Jean II le Bon : captivité, crise intérieure et traité de Brétigny (1350–1364) · HIGH MIDDLE AGES
En 1354, la crise navarraise se mêle à la grande diplomatie franco‑anglaise. La perspective d’une paix globale peut sembler souhaitable, mais elle est explosive : elle redessine la souveraineté, et peut déclencher des coalitions internes.
Un accord est signé à Guînes le 6 avril 1354. Il envisage de vastes concessions territoriales, avec une trêve prolongée. Même si l’accord doit être confirmé ailleurs, il montre une chose : la France est fragilisée au point que des solutions extrêmes deviennent discutables.
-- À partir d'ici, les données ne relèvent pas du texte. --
<file path="config.mk">
export PLATFORM = sky130hd
export DESIGN_NAME = udp_rx_path
export DESIGN_NICKNAME = d
export VERILOG_FILES = /design/src/rtl/udp_rx_path.sv
export SDC_FILE = /design/constraint.sdc
export NUM_CORES = 1
export LEC_CHECK = 0
export BUFFER_PORTS_ARGS = -buffer_cell sky130_fd_sc_hd__buf_2
export CAP_MARGIN = 15
export CORE_ASPECT_RATIO = 0.9
export CORE_MARGIN = 2
export CORE_UTILIZATION = 42
export DETAILED_ROUTE_END_ITERATION = 16
export GPL_ROUTABILITY_DRIVEN = 0
export PLACE_DENSITY = 0.7
export SYNTH_ARGS = -nofsm -noshare
export SYNTH_HDL_FRONTEND = slang
export SYNTH_SLANG_ARGS = --single-unit
</file>
<file path="constraint.sdc">
create_clock -name clk -period 8.2 [get_ports clk]
set_input_delay 0.41 -clock clk [delete_from_list [all_inputs] [get_ports clk]]
set_output_delay 0.41 -clock clk [all_outputs]
set_load 0.02 [all_outputs]
</file>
À Avignon, alors que les négociations se poursuivent, Charles II de Navarre cherche à empêcher une paix qui fermerait ses options. Il s’emploie à rester dans le jeu, à influencer les discussions et à préserver la possibilité d’alliances qui servent ses ambitions territoriales.
Dans l’ombre, des pactes et promesses peuvent aller jusqu’à envisager un démembrement du royaume, selon une logique de partage de sphères d’influence : couronne anglaise, mais redistribution de provinces et de droits à des alliés internes.
Cette perspective renforce l’instabilité : à l’approche de la fin des trêves, chacun calcule ses soutiens, ses ports et ses routes de ravitaillement, comme si une reprise de la guerre devait s’accompagner d’une crise de souveraineté.